- **What is needed**: Filter the data for lines with the word "that", then copy every line so identified.

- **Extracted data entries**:
· · · · · · ·

This design comes from an exercise in tuning for small area on the open sky130 flow, not from production work. In this exercise RTL edits were held to simulation tests only and were not proved equivalent to the original.

Design sprite_compositor, start of the top module:
module sprite_compositor #(
  parameter int unsigned         NUM_OBJ  = 4,
  parameter int unsigned         COORD_W  = 10,
  parameter int unsigned         COLOR_W  = 24,
  parameter logic [COLOR_W-1:0]  BG_COLOR = '0
) (
  input  logic                         clk_i,
  input  logic                         reset_i,
  input  logic [COORD_W-1:0]           pixel_x_i,
  input  logic [COORD_W-1:0]           pixel_y_i,
  input  logic                         display_enable_i,
  input  logic                         frame_start_i,
  input  logic                         color_mode_i,
  input  logic [NUM_OBJ*COORD_W-1:0]   obj_x_i,
  input  logic [NUM_OBJ*COORD_W-1:0]   obj_y_i,
  input  logic [NUM_OBJ*COORD_W-1:0]   obj_w_i,
  input  logic [NUM_OBJ*COORD_W-1:0]   obj_h_i,
  input  logic [NUM_OBJ-1:0]           obj_circle_i,
  input  logic [NUM_OBJ*COLOR_W-1:0]   obj_color_i,
  input  logic [NUM_OBJ-1:0]           obj_en_i,
  output logic [COLOR_W-1:0]           rgb_o,
  output logic                         rgb_valid_o,
  output logic [NUM_OBJ-1:0]           hit_o,
  output logic [NUM_OBJ-1:0]           overlap_flags_o
);
For scale: roughly 2900 cells after synthesis, roughly 370 flip-flops, roughly 320 I/O pins, roughly 33000 µm² of cells after synthesis.
clock: 9.0 ns
lec_check: 0
cap_margin: 20
core_margin: 2
core_utilization: 65
cts_cluster_diameter: 80
cts_cluster_size: 30
gpl_timing_driven: 0
place_density: 0.75
setup_slack_margin: 0.1
slew_margin: 20
synth_hierarchical: 1
synth_minimum_keep_size: 0
standard.sh (not shown) runs the stock make flow with config.mk's settings and CLKGATE_MAP_FILE= SYNTH_SCRIPT=/design/flow/synth_recipe.tcl, a recipe that flattens the netlist after the stock synthesis.
==> flow/flow/run.sh <==
#!/bin/bash
# The standard layout, with plain buf_1 cells as the port buffers
# (instead of the default choice, clkdlybuf4s50_1).
set -euo pipefail
export BUFFER_PORTS_ARGS="-buffer_cell sky130_fd_sc_hd__buf_1"
bash standard.sh > standard.log 2>&1
Rerun with:
- CTS_CLUSTER_DIAMETER: 80 -> default
- CTS_CLUSTER_SIZE: 30 -> default
=>
- via count climbs by 1.1%
- cell area grows by 2.0%
- die area is unchanged
- hold slack degrades by 0.0047 ns
- routed wire length increases by 2.2%
- synthesized area does not change
Rerun with:
- CTS_CLUSTER_DIAMETER: default -> 100
- CTS_CLUSTER_SIZE: default -> 24
What happened: Clock-buffer cell count is lower by 18; first-iteration DRC count is lower by 12%; utilization is lower by 1.5 points; die area stays the same; area after synthesis does not change; cell count is lower by about 0.9%; non-clock buffer count is higher by 1; routed wire length is lower by about 2.3%.
Rerun with:
- CTS_CLUSTER_DIAMETER: 100 -> default
- CTS_CLUSTER_SIZE: 24 -> default
- SETUP_SLACK_MARGIN: 0.1 -> default
Non-clock buffer count drops by 4; worst setup slack loses 0.12 ns; first-iteration DRC count climbs by 13%; clock-buffer cell count climbs by 18; design area climbs by 1.9%.

---

sprite_compositor, a different RTL version from the one above (not shown whole).
For scale: ~2,700 cells after synthesis, about 370 flip-flops, ~32,000 um^2 of cells after synthesis.
==> flow/design.v (excerpt) <==
module sprite_compositor #(
  parameter int unsigned         NUM_OBJ  = 4,
  parameter int unsigned         COORD_W  = 10,
  parameter int unsigned         COLOR_W  = 24,
  parameter logic [COLOR_W-1:0]  BG_COLOR = '0
) (
  input  logic                         clk_i,
  input  logic                         reset_i,
  input  logic [COORD_W-1:0]           pixel_x_i,
  input  logic [COORD_W-1:0]           pixel_y_i,
  input  logic                         display_enable_i,
  input  logic                         frame_start_i,
  input  logic                         color_mode_i,
  input  logic [NUM_OBJ*COORD_W-1:0]   obj_x_i,
  input  logic [NUM_OBJ*COORD_W-1:0]   obj_y_i,
  input  logic [NUM_OBJ*COORD_W-1:0]   obj_w_i,
  input  logic [NUM_OBJ*COORD_W-1:0]   obj_h_i,
  input  logic [NUM_OBJ-1:0]           obj_circle_i,
  input  logic [NUM_OBJ*COLOR_W-1:0]   obj_color_i,
  input  logic [NUM_OBJ-1:0]           obj_en_i,
  output logic [COLOR_W-1:0]           rgb_o,
  output logic                         rgb_valid_o,
  output logic [NUM_OBJ-1:0]           hit_o,
  output logic [NUM_OBJ-1:0]           overlap_flags_o
);
Settings: LEC_CHECK=0, CAP_MARGIN=20, CORE_MARGIN=2, CORE_UTILIZATION=65, CTS_BUF_LIST=sky130_fd_sc_hd__clkbuf_8, CTS_CLUSTER_DIAMETER=60, CTS_CLUSTER_SIZE=16, GPL_TIMING_DRIVEN=0, PLACE_DENSITY=0.75, SETUP_SLACK_MARGIN=0.1, SLEW_MARGIN=20, SYNTH_HIERARCHICAL=1, SYNTH_MINIMUM_KEEP_SIZE=0; clock period 9.0 ns.
Scripts as last shown in full above: flow/flow/run.sh
Change:
CORE_UTILIZATION = 85   (was 65)
CTS_BUF_LIST = not set   (was sky130_fd_sc_hd__clkbuf_8)
CTS_CLUSTER_DIAMETER = 100   (was 60)
CTS_CLUSTER_SIZE = 24   (was 16)
PLACE_DENSITY = 0.92   (was 0.75)
- With this change the flow died in global routing (5_1_grt) on GRT-0116
- synthesized area stays the same
- synthesized cell count does not change

---

== old ==
sprite_compositor again, from the RTL that the note above started with.
Design sprite_compositor, start of the top module:
module sprite_compositor #(
  parameter int unsigned         NUM_OBJ  = 4,
  parameter int unsigned         COORD_W  = 10,
  parameter int unsigned         COLOR_W  = 24,
  parameter logic [COLOR_W-1:0]  BG_COLOR = '0
) (
  input  logic                         clk_i,
  input  logic                         reset_i,
  input  logic [COORD_W-1:0]           pixel_x_i,
  input  logic [COORD_W-1:0]           pixel_y_i,
  input  logic                         display_enable_i,
  input  logic                         frame_start_i,
  input  logic                         color_mode_i,
  input  logic [NUM_OBJ*COORD_W-1:0]   obj_x_i,
  input  logic [NUM_OBJ*COORD_W-1:0]   obj_y_i,
  input  logic [NUM_OBJ*COORD_W-1:0]   obj_w_i,
  input  logic [NUM_OBJ*COORD_W-1:0]   obj_h_i,
  input  logic [NUM_OBJ-1:0]           obj_circle_i,
  input  logic [NUM_OBJ*COLOR_W-1:0]   obj_color_i,
  input  logic [NUM_OBJ-1:0]           obj_en_i,
  output logic [COLOR_W-1:0]           rgb_o,
  output logic                         rgb_valid_o,
  output logic [NUM_OBJ-1:0]           hit_o,
  output logic [NUM_OBJ-1:0]           overlap_flags_o
);
==> flow/config.mk <==
export PLATFORM = sky130hd
export DESIGN_NAME = sprite_compositor
export DESIGN_NICKNAME = sprite_compositor
export VERILOG_FILES = /design/flow/design.v
export SDC_FILE = /design/flow/constraint.sdc
export NUM_CORES = 4
export LEC_CHECK = 0
export CAP_MARGIN = 20
export CORE_MARGIN = 2
export CORE_UTILIZATION = 65
export CTS_BUF_LIST = sky130_fd_sc_hd__clkbuf_8 sky130_fd_sc_hd__clkbuf_16
export CTS_CLUSTER_DIAMETER = 70
export CTS_CLUSTER_SIZE = 20
export GPL_TIMING_DRIVEN = 0
export PLACE_DENSITY = 0.75
export SETUP_SLACK_MARGIN = 0.1
export SLEW_MARGIN = 20
export SYNTH_HIERARCHICAL = 1
export SYNTH_MINIMUM_KEEP_SIZE = 0
==> flow/constraint.sdc <==
create_clock -name core_clock -period 9.0 [get_ports {clk_i}]
set_input_delay 1.8000 -clock core_clock [delete_from_list [all_inputs] [get_ports {clk_i}]]
set_output_delay 1.8000 -clock core_clock [all_outputs]
set_load 0.01 [all_outputs]
Scripts as last shown in full above: flow/flow/run.sh
--- input diff old..new ---
# old
export LEC_CHECK = 0
export CAP_MARGIN = 20
export CORE_MARGIN = 2
export CORE_UTILIZATION = 65
export CTS_BUF_LIST = sky130_fd_sc_hd__clkbuf_8 sky130_fd_sc_hd__clkbuf_16
export CTS_CLUSTER_DIAMETER = 70
export CTS_CLUSTER_SIZE = 20
export GPL_TIMING_DRIVEN = 0
export PLACE_DENSITY = 0.75
export SETUP_SLACK_MARGIN = 0.1
export SLEW_MARGIN = 20
export SYNTH_HIERARCHICAL = 1
export SYNTH_MINIMUM_KEEP_SIZE = 0
create_clock -name core_clock -period 9.0 [get_ports {clk_i}]
# new
export LEC_CHECK = 0
export CAP_MARGIN = 20
export CORE_MARGIN = 2
export CORE_UTILIZATION = 65
export CTS_CLUSTER_DIAMETER = 100
export CTS_CLUSTER_SIZE = 24
export GPL_TIMING_DRIVEN = 0
export PLACE_DENSITY = 0.75
export SLEW_MARGIN = 20
export SYNTH_HIERARCHICAL = 1
export SYNTH_MINIMUM_KEEP_SIZE = 0
create_clock -name core_clock -period 9.0 [get_ports {clk_i}]
old → new: setup slack dropped 0.059 ns; clock transition at the register clock pins on the worst setup and hold paths after CTS barely changed; cell count dropped 17. Taking old as the reference, in new cell area after layout shows a reduction of about 0.9%, required time of the critical path -0.04 ns, quantity of gates resized following cts has decreased. Looking at post-route minimum period, new sits 0.059 ns above old. Cmp new and old / wire length / lower: new.

---

Starting RTL as in the previous note.
Design sprite_compositor, start of the top module:
module sprite_compositor #(
  parameter int unsigned         NUM_OBJ  = 4,
  parameter int unsigned         COORD_W  = 10,
  parameter int unsigned         COLOR_W  = 24,
  parameter logic [COLOR_W-1:0]  BG_COLOR = '0
) (
  input  logic                         clk_i,
  input  logic                         reset_i,
  input  logic [COORD_W-1:0]           pixel_x_i,
  input  logic [COORD_W-1:0]           pixel_y_i,
  input  logic                         display_enable_i,
  input  logic                         frame_start_i,
  input  logic                         color_mode_i,
  input  logic [NUM_OBJ*COORD_W-1:0]   obj_x_i,
  input  logic [NUM_OBJ*COORD_W-1:0]   obj_y_i,
  input  logic [NUM_OBJ*COORD_W-1:0]   obj_w_i,
  input  logic [NUM_OBJ*COORD_W-1:0]   obj_h_i,
  input  logic [NUM_OBJ-1:0]           obj_circle_i,
  input  logic [NUM_OBJ*COLOR_W-1:0]   obj_color_i,
  input  logic [NUM_OBJ-1:0]           obj_en_i,
  output logic [COLOR_W-1:0]           rgb_o,
  output logic                         rgb_valid_o,
  output logic [NUM_OBJ-1:0]           hit_o,
  output logic [NUM_OBJ-1:0]           overlap_flags_o
);
==> flow/config.mk <==
export PLATFORM = sky130hd
export DESIGN_NAME = sprite_compositor
export DESIGN_NICKNAME = sprite_compositor
export VERILOG_FILES = /design/flow/design.v
export SDC_FILE = /design/flow/constraint.sdc
export NUM_CORES = 4
export LEC_CHECK = 0
export CAP_MARGIN = 20
export CORE_MARGIN = 2
export CORE_UTILIZATION = 75
export CTS_CLUSTER_DIAMETER = 80
export CTS_CLUSTER_SIZE = 30
export GPL_TIMING_DRIVEN = 0
export PLACE_DENSITY = 0.82
export SETUP_SLACK_MARGIN = 0.1
export SLEW_MARGIN = 20
export SYNTH_HIERARCHICAL = 1
export SYNTH_MINIMUM_KEEP_SIZE = 0
==> flow/constraint.sdc <==
create_clock -name core_clock -period 9.0 [get_ports {clk_i}]
set_input_delay 1.8000 -clock core_clock [delete_from_list [all_inputs] [get_ports {clk_i}]]
set_output_delay 1.8000 -clock core_clock [all_outputs]
set_load 0.01 [all_outputs]
Scripts as last shown in full above: flow/flow/run.sh
Then changed:
Settings changed: CORE_UTILIZATION 75 to 65, CTS_BUF_LIST set to sky130_fd_sc_hd__clkbuf_4, CTS_CLUSTER_DIAMETER 80 to 40, CTS_CLUSTER_SIZE 30 to 10, PLACE_DENSITY 0.82 to 0.75.
Effect:
- core utilization came out lower by 11 points
- hold slack is worse by 0.021 ns
- design area came out higher slightly
- via count came out lower slightly
- cell count came out higher by a few percent

## static timing again, ports no longer ideal
The flow's constraints put no driver on any port. The routed layouts listed below were extracted and timed again, unchanged, in two steps.
Step 1 (the two cells are an assumption about what drives the block):
set clk [get_ports {clk_i}]
set_driving_cell -lib_cell sky130_fd_sc_hd__clkbuf_16 $clk
set_driving_cell -lib_cell sky130_fd_sc_hd__buf_2 [delete_from_list [all_inputs] $clk]
Step 2 adds t to the input delays and takes it off the output delays; t is the mean of the earliest and latest rising clock arrival at the registers after step 1. Input paths then give back, and output paths get back, about the clock's delay inside the block.
Three values: ideal, step 1, step 2; two values: the first two.
| run | t (ns) | setup slack, ns | worst register clock-pin slew, ns | worst data-port slew with drivers (ns) |
|---|---|---|---|---|
| the first run of note 1 | 0.637 | 0.332 / 0.369 / -0.268 | 0.11 / 0.11 | 0.12 |
| the second run of note 1 | 0.653 | 0.333 / 0.374 / -0.279 | 0.07 / 0.07 | 0.12 |
| the third run of note 1 | 0.635 | 0.313 / 0.351 / -0.284 | 0.10 / 0.10 | 0.12 |
| the fourth run of note 1 | 0.649 | 0.195 / 0.232 / -0.416 | 0.07 / 0.07 | 0.12 |
| the first run of note 2 | 0.664 | 0.310 / 0.341 / -0.323 | 0.10 / 0.10 | 0.11 |
| old | 0.655 | 0.163 / 0.194 / -0.461 | 0.08 / 0.08 | 0.11 |
| new | 0.617 | 0.105 / 0.138 / -0.479 | 0.10 / 0.10 | 0.12 |
| the first run of note 4 | 0.648 | 0.149 / 0.187 / -0.461 | 0.11 / 0.11 | 0.11 |
| the second run of note 4 | 0.880 | 0.231 / 0.259 / -0.621 | 0.12 / 0.12 | 0.11 |
With both steps, setup timing fails in every run listed, where it was met with ideal ports. For the second run of note 4, which loses most, drivers alone change the setup slack by +0.028 ns; drivers and shift together by -0.852 ns.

· · · · · · ·

- **Problem solution**:
standard.sh (not shown) runs the stock make flow with config.mk's settings and CLKGATE_MAP_FILE= SYNTH_SCRIPT=/design/flow/synth_recipe.tcl, a recipe that flattens the netlist after the stock synthesis.
sprite_compositor again, from the RTL that the note above started with.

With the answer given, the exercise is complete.